Top of Source information

## config.mk

```make
export PLATFORM = sky130hd
export DESIGN_NAME = usbf_csr_arb
export DESIGN_NICKNAME = d
export VERILOG_FILES = /design/src/rtl/usbf_csr_arb.sv
export SDC_FILE = /design/constraint.sdc
export NUM_CORES = 1
export LEC_CHECK = 0
export BUFFER_PORTS_ARGS = -buffer_cell sky130_fd_sc_hd__buf_2
export CAP_MARGIN = 40
export CORE_MARGIN = 10
export CORE_UTILIZATION = 25
export DETAILED_ROUTE_END_ITERATION = 7
export RECOVER_POWER = 50
export SLEW_MARGIN = 5
export SYNTH_ARGS = -nofsm -noshare
export SYNTH_HDL_FRONTEND = slang
export SYNTH_SLANG_ARGS = --single-unit
```

## constraint.sdc

```tcl
create_clock -name hclk_i -period 4.5 [get_ports hclk_i]
set_input_delay 1.125 -clock hclk_i [delete_from_list [all_inputs] [get_ports hclk_i]]
set_output_delay 1.125 -clock hclk_i [all_outputs]
set_load 0.02 [all_outputs]
```

## src/rtl/usbf_csr_arb.sv

```systemverilog
// Round-robin arbiter/sequencer sharing the single USB CSR port between the host
// bus unit (m0) and the descriptor/DMA engine (m1); one access in flight at a time.
module usbf_csr_arb #(
  parameter int TIMEOUT = 255,
  parameter int CNT_W   = 8
) (
  input  logic        hclk_i,
  input  logic        hrst_i,
  input  logic        m0_req_valid_i,
  output logic        m0_req_ready_o,
  input  logic        m0_req_write_i,
  input  logic [31:0] m0_req_addr_i,
  input  logic [31:0] m0_req_wdata_i,
  output logic        m0_rsp_valid_o,
  input  logic        m0_rsp_ready_i,
  output logic [31:0] m0_rsp_rdata_o,
  output logic        m0_rsp_err_o,
  input  logic        m1_req_valid_i,
  output logic        m1_req_ready_o,
  input  logic        m1_req_write_i,
  input  logic [31:0] m1_req_addr_i,
  input  logic [31:0] m1_req_wdata_i,
  output logic        m1_rsp_valid_o,
  input  logic        m1_rsp_ready_i,
  output logic [31:0] m1_rsp_rdata_o,
  output logic        m1_rsp_err_o,
  output logic        wt_en_o,
  output logic        rd_en_o,
  output logic [31:0] addr_o,
  output logic [31:0] wdata_o,
  input  logic [31:0] rdata_i,
  input  logic        wt_ready_i,
  input  logic        rd_ready_i,
  output logic        busy_o
);

  typedef enum logic [1:0] {IDLE, ACCESS, WAIT, RESP} state_t;

  localparam logic [CNT_W-1:0] TO_CNT = CNT_W'(TIMEOUT);

  state_t           state, state_nxt;
  logic             last_grant, grant;
  logic             write_q, err_q;
  logic [31:0]      addr_q, wdata_q, rdata_q;
  logic [CNT_W-1:0] cnt;

  logic win, accept, completion, timeout_hit, rsp_taken;

  // Both requesting: favour whoever was not served last
  always_comb begin
    win = 1'b0;
    if (m0_req_valid_i && m1_req_valid_i) win = ~last_grant;
    else if (m1_req_valid_i)               win = 1'b1;
  end

  assign accept      = (state == IDLE) && (m0_req_valid_i || m1_req_valid_i);
  assign completion  = write_q ? wt_ready_i : rd_ready_i;
  assign timeout_hit = (TIMEOUT != 0) && (cnt == TO_CNT);
  assign rsp_taken   = grant ? m1_rsp_ready_i : m0_rsp_ready_i;

  always_ff @(posedge hclk_i or posedge hrst_i) begin
    if (hrst_i) state <= IDLE;
    else        state <= state_nxt;
  end

  always_comb begin
    state_nxt = state;
    case (state)
      IDLE:    if (accept) state_nxt = ACCESS;
      ACCESS:  state_nxt = WAIT;
      WAIT:    if (completion || timeout_hit) state_nxt = RESP;
      RESP:    if (rsp_taken) state_nxt = IDLE;
      default: state_nxt = IDLE;
    endcase
  end

  always_ff @(posedge hclk_i or posedge hrst_i) begin
    if (hrst_i) begin
      last_grant <= 1'b1;
      grant      <= 1'b0;
      write_q    <= 1'b0;
      err_q      <= 1'b0;
      addr_q     <= '0;
      wdata_q    <= '0;
      rdata_q    <= '0;
      cnt        <= '0;
    end else begin
      case (state)
        IDLE: if (accept) begin
          grant   <= win;
          write_q <= win ? m1_req_write_i : m0_req_write_i;
          addr_q  <= win ? m1_req_addr_i  : m0_req_addr_i;
          wdata_q <= win ? m1_req_wdata_i : m0_req_wdata_i;
        end
        ACCESS: cnt <= '0;
        WAIT: begin
          if (cnt != '1) cnt <= cnt + 1'b1;
          // A completion arriving on the timeout cycle still counts as success
          if (completion) begin
            err_q   <= 1'b0;
            rdata_q <= write_q ? 32'h0 : rdata_i;
          end else if (timeout_hit) begin
            err_q   <= 1'b1;
            rdata_q <= 32'h0;
          end
        end
        RESP: if (rsp_taken) begin
          last_grant <= grant;
          err_q      <= 1'b0;
        end
        default: ;
      endcase
    end
  end

  assign m0_req_ready_o = accept && !win;
  assign m1_req_ready_o = accept && win;

  assign m0_rsp_valid_o = (state == RESP) && !grant;
  assign m1_rsp_valid_o = (state == RESP) && grant;
  assign m0_rsp_rdata_o = m0_rsp_valid_o ? rdata_q : 32'h0;
  assign m1_rsp_rdata_o = m1_rsp_valid_o ? rdata_q : 32'h0;
  assign m0_rsp_err_o   = m0_rsp_valid_o && err_q;
  assign m1_rsp_err_o   = m1_rsp_valid_o && err_q;

  assign wt_en_o = (state == ACCESS) && write_q;
  assign rd_en_o = (state == ACCESS) && !write_q;
  assign addr_o  = addr_q;
  assign wdata_o = wdata_q;
  assign busy_o  = (state != IDLE);

endmodule

```

==> results.sh, run 1 <==
export IMPL_syn_to_final_growth_pct=38.5
export IMPL_post_cts_buffers=0
export IMPL_violations="design-rule violations, max-capacitance violations, max-slew violations"
export IMPL_peakVddDrop_mv=0.200
export IMPL_dp_hpwl_um=14800
export IMPL_ioPinCount=307
export IMPL_synthesis_instances=490
export IMPL_die_w_um=165
export IMPL_min_period_over_period_pct=79.3
export IMPL_port_buffers=306
export IMPL_fill_cells=2191
export IMPL_stdcell_count=1057
export IMPL_nNetsFinal=951
export IMPL_avgSynthCellArea_um2=10.7
export IMPL_regArea_um2=2750
export IMPL_start_util_pct=25.2
export IMPL_yosysTopAreaCellShare_pct=51.8
export IMPL_hold_class="flip-flop to flip-flop"
export IMPL_start_kind="flip-flop"
export IMPL_clock_skew_ps=8.85
export IMPL_htreeDepth=3
export IMPL_grt_max_degree=67
export IMPL_setup_viol_count_final=0
export IMPL_critical_path_max_fanout=38
export IMPL_rsz0062_at_grt="false"
export IMPL_path_class="flip-flop to output pin"
export IMPL_synth_flop_cell="dfrtp_1"
export IMPL_overflow=0
export IMPL_r2r_slack_ps=980
export IMPL_num_vias=5006
export IMPL_holdBufCountCts=0
export IMPL_yosys_area_top_type="dfrtp_1"
export IMPL_drv_slew=104
export IMPL_async_flop_share_pct=100
export IMPL_antenna_found_initial=2
export IMPL_dp_cells=1039
export IMPL_fp_dieH_um=165
export IMPL_cts_tree="done"
export IMPL_worst_pin_slew_ps=2640
export IMPL_status="finished, violations left"
export IMPL_grt_pass1_wl_um=28500
export IMPL_cts_made_buffers=9
export IMPL_drv_cap=2
export IMPL_cts_sinks=110
export IMPL_synth_nets=666
export IMPL_fin_util_pct=34.9
export IMPL_hold_violations=0
export IMPL_clk_path_buf_depth=2
export IMPL_multi_input_area_um2=2050
export IMPL_drive_above_1_share_pct=37.1
export IMPL_critPathCaptureType="output pin"
export IMPL_synthTopCellsByArea="dfrtp_1 (52%), a222oi_1 (12%), and3_1 (7.7%)"
export IMPL_postCtsResizedCells=0
export IMPL_max_freq_mhz=280
export IMPL_drt_pass1_iterations=8
export IMPL_gp_congestion=0.781
export IMPL_viasPerCell=4.74
export IMPL_routedWlPerCell_um=18.5
export IMPL_ant_nets=0
export IMPL_first_iter_violations=649
export IMPL_crit_arrival_ps=2440
export IMPL_insertion_delay_ps=350
export IMPL_crit_required_ps=3380
export IMPL_power_leakage_nw=4.31
export IMPL_dieArea_um2=27300
export IMPL_grt_pass1_vias=4901
export IMPL_track_usage_pct=13.3
export IMPL_power_density_nw_per_um2=663
export IMPL_min_period_ps=3570
export IMPL_drc_errors=10
export IMPL_slew_limit_headroom_pct=-76.7
export IMPL_syn_area_um2=5270
export IMPL_rows=53
export IMPL_synth_seq_cells=110
export IMPL_synth_edf_count=0
export IMPL_ys_types=39
export IMPL_clk_pin_slew_ps=70
export IMPL_core_area_um2=20900
export IMPL_fin_setup_tns_ps=0
export IMPL_yosysSeqAreaShare_pct=52.3
export IMPL_yosysWarnings=0
export IMPL_cts_root_buf="clkbuf_16"
export IMPL_routed_wl_um=19600
[cells by family after synthesis]
kind of cell	Yosys count	share of synthesized area (%)
and+or+nand+nor	136	16.0
AOI/OAI and AO/OA	120	20.3
adders and majority gates	6	1.43
DFF	110	52.3
muxes	4	0.855
buffers and inverters	114	9.08
[per-stage QoR]
stage / power (W) / hold slack, ps / cell area [µm²] / setup WS, ps
final: 0.00483 / 492 / 7290 / 932
after global routing: 0.00520 / 525 / 7290 / 563
after CTS: 0.00499 / 493 / 7380 / 1230
after detailed placement: 0.00413 / 472 / 7070 / 1530
after global placement: 0.00407 / 466 / 7050 / 1520
after floorplan: 0.00327 / 455 / 5270 / 474
[flip-flops by register name (all words and copies together) (netlist names)]
register    cells
addr_o         32
cnt             8
err_q           1
grant           1
last_grant      1
rdata_q        32
state           2
wdata_o        32
write_q         1
[placed cells by master, fill, tap and decap left out, types with 3 or more instances in the layout]
master	count
a21oi_1	4
mux2i_1	3
inv_1	70
a222oi_1	65
and3_1	65
clkbuf_16	9
o21ai_0	6
and2_1	35
ha_1	6
buf_4	7
dfrtp_1	109
nor2b_1	4
buf_2	249
nand3_1	6
nor2_1	8
a21o_1	33
clkbuf_1	59
nand2_1	6
nor3_1	3
[critical path: stages, from the launching register on]
cell and delay [ps]:
dfrtp_1 400, ha_1 210, clkbuf_1 1000, and3_1 300, buf_2 170
[worst paths after layout]
check | startpoint | to | cells past startpoint
max in group asynchronous | hrst_i | addr_o[21] | 2
hold reg to reg | rdata_q[7] | rdata_q[7] | 1
hold / removal | rdata_q[7] | rdata_q[7] | 1
setup / recovery | state[1] | m1_rsp_err_o | 4
min in group asynchronous | hrst_i | wdata_o[13] | 2
setup reg to reg | state[0] | state[1] | 6
[cell type report]
type,instances,share of cell area [%]
clock inverter,6,0.961
antenna,2,0.0686
sequential,110,37.8
tap,275,4.72
clock buffer,10,3.28
timing repair buffer,317,21.4
multi-input combinational,266,28.1
inverter,71,3.67
[cells in the mapped netlist, types with 2 or more instances]
cell,n
nand2_1,6
clkbuf_1,22
a222oi_1,65
o21ai_4,2
and3_1,65
o21ai_0,5
buf_6,3
nor2b_1,4
a21oi_1,5
nor2_1,8
inv_1,71
a211oi_1,2
ha_1,6
mux2i_1,3
nand3_1,6
nor3_1,3
a21o_1,33
dfrtp_1,109
a31oi_1,2
buf_2,16
buf_4,2
and2_1,35
[power by group]
part | switching [W] | total [W] | internal, W
combinational | 0.00146 | 0.00228 | 0.000816
sequential | 0.000296 | 0.00173 | 0.00143
clock | 0.000379 | 0.000830 | 0.000452
total | 0.00214 | 0.00483 | 0.00270
[per-layer routing]
metal  GRT usage (%)  share of wire (%)  routed length (µm)
met1            16.2                 39                7690
met2            22.6                 52               10200
met3            3.10                7.1                1380
met4            4.71                1.3                 250
met5               0                  0                   0
Note: power is estimated with default switching activity, not from simulation.
==> inputs of run 2 (changes only) <==
- clock period: 4.5 -> 2.88 ns (I/O delays scaled with it)
==> run 2 against run 1 <==
Effect of this change: worst hold slack worse by 2.3 ps; critical path depth is 1 higher; critical endpoint is now m0_rsp_err_o; largest power group unchanged; clock skew fell by 2.4 ps; cell area is essentially flat; non-clock buffer count down 1; die area is the same; the run still ends with design-rule violations, max-capacitance violations, max-slew violations left; highest routed layer unchanged; sequential power grew 55%; via count is 0.68% lower; sequential share of layout area about the same; combinational power grew 56%.
==> results.sh, run 2 (synthesis results as in run 1) <==
export IMPL_final_cell_mix="buf_2 (241), dfrtp_1 (109), inv_1 (70)"
export IMPL_port_buffers=306
export IMPL_gp_congestion=0.796
export IMPL_holdCritStartpoint="rdata_q[11]"
export IMPL_fin_util_pct=34.9
export IMPL_insertion_delay_ps=350
export IMPL_dieArea_um2=27300
export IMPL_max_freq_mhz=403
export IMPL_track_usage_pct=13.0
export IMPL_regArea_um2=2750
export IMPL_dp_hpwl_um=14200
export IMPL_r2r_start="state[0]"
export IMPL_ant_nets=0
export IMPL_start_kind="flip-flop"
export IMPL_path_cells="ha_1 > nor2b_1 > buf_4 > and2_1 > buf_2"
export IMPL_power_density_nw_per_um2=1040
export IMPL_holdBufCountCts=0
export IMPL_crit_arrival_ps=1760
export IMPL_hold_class="flip-flop to flip-flop"
export IMPL_crit_buf_inv=2
export IMPL_viasPerCell=4.71
export IMPL_drc_errors=1
export IMPL_min_period_over_period_pct=86.1
export IMPL_fin_setup_tns_ps=0
export IMPL_critPathCaptureType="output pin"
export IMPL_p_seq_share_pct=35.5
export IMPL_cts_made_buffers=9
export IMPL_clk_path_buf_depth=2
export IMPL_grt_max_degree=111
export IMPL_htreeDepth=3
export IMPL_critical_path_max_fanout=34
export IMPL_post_cts_buffers=0
export IMPL_clock_skew_ps=6.46
export IMPL_clk_pin_slew_ps=80
export IMPL_power_leakage_nw=4.29
export IMPL_cts_root_buf="clkbuf_16"
export IMPL_grt_pass1_vias=4869
export IMPL_cp_depth=5
export IMPL_p_comb_share_pct=46.9
export IMPL_cts_sinks=110
export IMPL_rows=53
export IMPL_min_period_ps=2480
export IMPL_first_iter_violations=555
export IMPL_violations="design-rule violations, max-capacitance violations, max-slew violations"
export IMPL_nNetsFinal=950
export IMPL_hold_violations=0
export IMPL_num_vias=4972
export IMPL_setup_viol_count_final=0
export IMPL_routedWlPerCell_um=18.4
export IMPL_antenna_found_initial=1
export IMPL_cpPeakStageDelay_ps=400
export IMPL_internal_power_w=0.00420
export IMPL_syn_to_final_growth_pct=38.5
export IMPL_place_worst_setup_slack_ps=716
export IMPL_setup_slack_ps=400
export IMPL_p_sw_w=0.00337
export IMPL_worst_pin_slew_ps=1540
export IMPL_postCtsResizedCells=0
export IMPL_ioPinCount=307
export IMPL_path_class="flip-flop to output pin"
export IMPL_routed_wl_um=19400
export IMPL_stdcell_count=1055
export IMPL_multi_input_area_um2=2060
export IMPL_drt_pass1_iterations=8
export IMPL_cts_tree="done"
export IMPL_drv_cap=1
export IMPL_rsz0062_at_grt="false"
export IMPL_sw_frac_of_total_pct=44.5
export IMPL_cp_startpoint="state[1]"
export IMPL_die_w_um=165
export IMPL_slew_limit_headroom_pct=-2.64
export IMPL_layout_cells_most_common="buf_2"
export IMPL_holdPathStages=1
export IMPL_fill_cells=2228
export IMPL_p_clk_share_pct=17.6
export IMPL_drive_above_1_share_pct=36.3
export IMPL_peakVddDrop_mv=0.333
export IMPL_crit_slowest_cell="dfrtp_1"
export IMPL_crit_family="buffers and inverters"
export IMPL_start_util_pct=25.2
export IMPL_core_area_um2=20900
export IMPL_dp_cells=1038
export IMPL_drv_slew=111
export IMPL_crit_required_ps=2160
export IMPL_status="finished, violations left"
export IMPL_reg2reg_depth=6
export IMPL_fp_dieH_um=165
export IMPL_overflow=0
export IMPL_grt_pass1_wl_um=27900
[run 2: cell count changes in the layout (fill, tap and decap cells not counted), sizes merged]
cell and delta:
clkinvlp -1, clkbuf +7, buf -9, diode -1, inv +3, clkinv -1
[run 2: worst paths after layout]
kind / endpoint / slack (ps)
min in group asynchronous: rdata_q[11] / 950
worst min-delay path: rdata_q[11] / 490
worst max-delay path: m0_rsp_err_o / 400
worst min register to register: rdata_q[11] / 490
worst max register to register: state[1] / 710
max in group asynchronous: addr_o[7] / 1000
[run 2: through the flow]
step | power, W | cell area (µm²) | hold WS [ps]
after global routing | 0.00817 | 7290 | 510
after detailed placement | 0.00644 | 7080 | 469
after CTS | 0.00781 | 7390 | 490
final | 0.00757 | 7290 | 489
after global placement | 0.00638 | 7080 | 465
after floorplan | 0.00511 | 5270 | 455
[run 2: power groups by stage]
stage	registers (W)	clock network [W]	logic [W]
2_1_floorplan	0.00312	0	0.00199
3_3_place_gp	0.00268	0	0.00370
3_5_place_dp	0.00269	0	0.00375
4_1_cts	0.00267	0.00139	0.00375
5_1_grt	0.00279	0.00145	0.00393
6_report	0.00269	0.00133	0.00355
[run 2: layout make-up]
class / instances / share of cell area, %
antenna: 1 / 0.0343
timing repair buffer: 316 / 21.2
clock inverter: 7 / 1.18
tap: 275 / 4.72
sequential: 110 / 37.8
inverter: 71 / 3.71
clock buffer: 9 / 3.09
multi-input combinational: 266 / 28.3
[run 2: layer usage]
layer	track usage (%)	up-vias	share of wire (%)
li1	-	2357	-
met1	15.8	2417	40
met2	22.0	183	51
met3	3.05	15	7.2
met4	5.03	0	1.4
met5	0	-	0
## config.mk

```make
export PLATFORM = sky130hd
export DESIGN_NAME = c64_bus_arbiter
export DESIGN_NICKNAME = d
export VERILOG_FILES = /design/src/rtl/c64_bus_pkg.sv /design/src/rtl/c64_ba_timer.sv /design/src/rtl/c64_bus_arbiter.sv
export SDC_FILE = /design/constraint.sdc
export NUM_CORES = 1
export LEC_CHECK = 0
export CAP_MARGIN = 15
export CORE_MARGIN = 2
export CORE_UTILIZATION = 62
export CTS_CLUSTER_SIZE = 20
export DETAILED_ROUTE_END_ITERATION = 8
export DONT_BUFFER_PORTS = 1
export PLACE_DENSITY = 0.88
export SKIP_CTS_REPAIR_TIMING = 1
export SLEW_MARGIN = 0
export SYNTH_ARGS = -nofsm -noshare
export SYNTH_HDL_FRONTEND = slang
export SYNTH_SLANG_ARGS = --single-unit
```

## constraint.sdc

```tcl
create_clock -name clk -period 2.4 [get_ports clk]
set_clock_uncertainty 0.2 [all_clocks]
set_input_delay 0 -clock clk [delete_from_list [all_inputs] [get_ports clk]]
set_output_delay 0 -clock clk [all_outputs]
set_load 0.01 [all_outputs]
```
$ cat src/rtl/wb_burst_master_if.sv
// Wishbone B3 bus bundle between the burst master and the SDRAM controller's
// Wishbone slave port.
//   master modport: drives cyc/stb/we/addr/dat_o/sel/cti, samples ack/dat_i
//   slave  modport: mirror image, used by the controller or a bus model
interface wb_burst_master_if #(
  parameter int AW = 26,
  parameter int DW = 32
);
  logic            wb_cyc_o;
  logic            wb_stb_o;
  logic            wb_we_o;
  logic [AW-1:0]   wb_addr_o;
  logic [DW-1:0]   wb_dat_o;
  logic [DW/8-1:0] wb_sel_o;
  logic [2:0]      wb_cti_o;
  logic            wb_ack_i;
  logic [DW-1:0]   wb_dat_i;

  modport master (
    output wb_cyc_o, wb_stb_o, wb_we_o, wb_addr_o, wb_dat_o, wb_sel_o, wb_cti_o,
    input  wb_ack_i, wb_dat_i
  );

  modport slave (
    input  wb_cyc_o, wb_stb_o, wb_we_o, wb_addr_o, wb_dat_o, wb_sel_o, wb_cti_o,
    output wb_ack_i, wb_dat_i
  );
endinterface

Bottom of Source information

#### [Your objective]
Could you repeat exactly the lines above from the line with "[worst paths after layout]" up to and including the line with "min in group asynchronous |", and only those?

#### [Finished task]
[worst paths after layout]
check | startpoint | to | cells past startpoint
max in group asynchronous | hrst_i | addr_o[21] | 2
hold reg to reg | rdata_q[7] | rdata_q[7] | 1
hold / removal | rdata_q[7] | rdata_q[7] | 1
setup / recovery | state[1] | m1_rsp_err_o | 4
min in group asynchronous | hrst_i | wdata_o[13] | 2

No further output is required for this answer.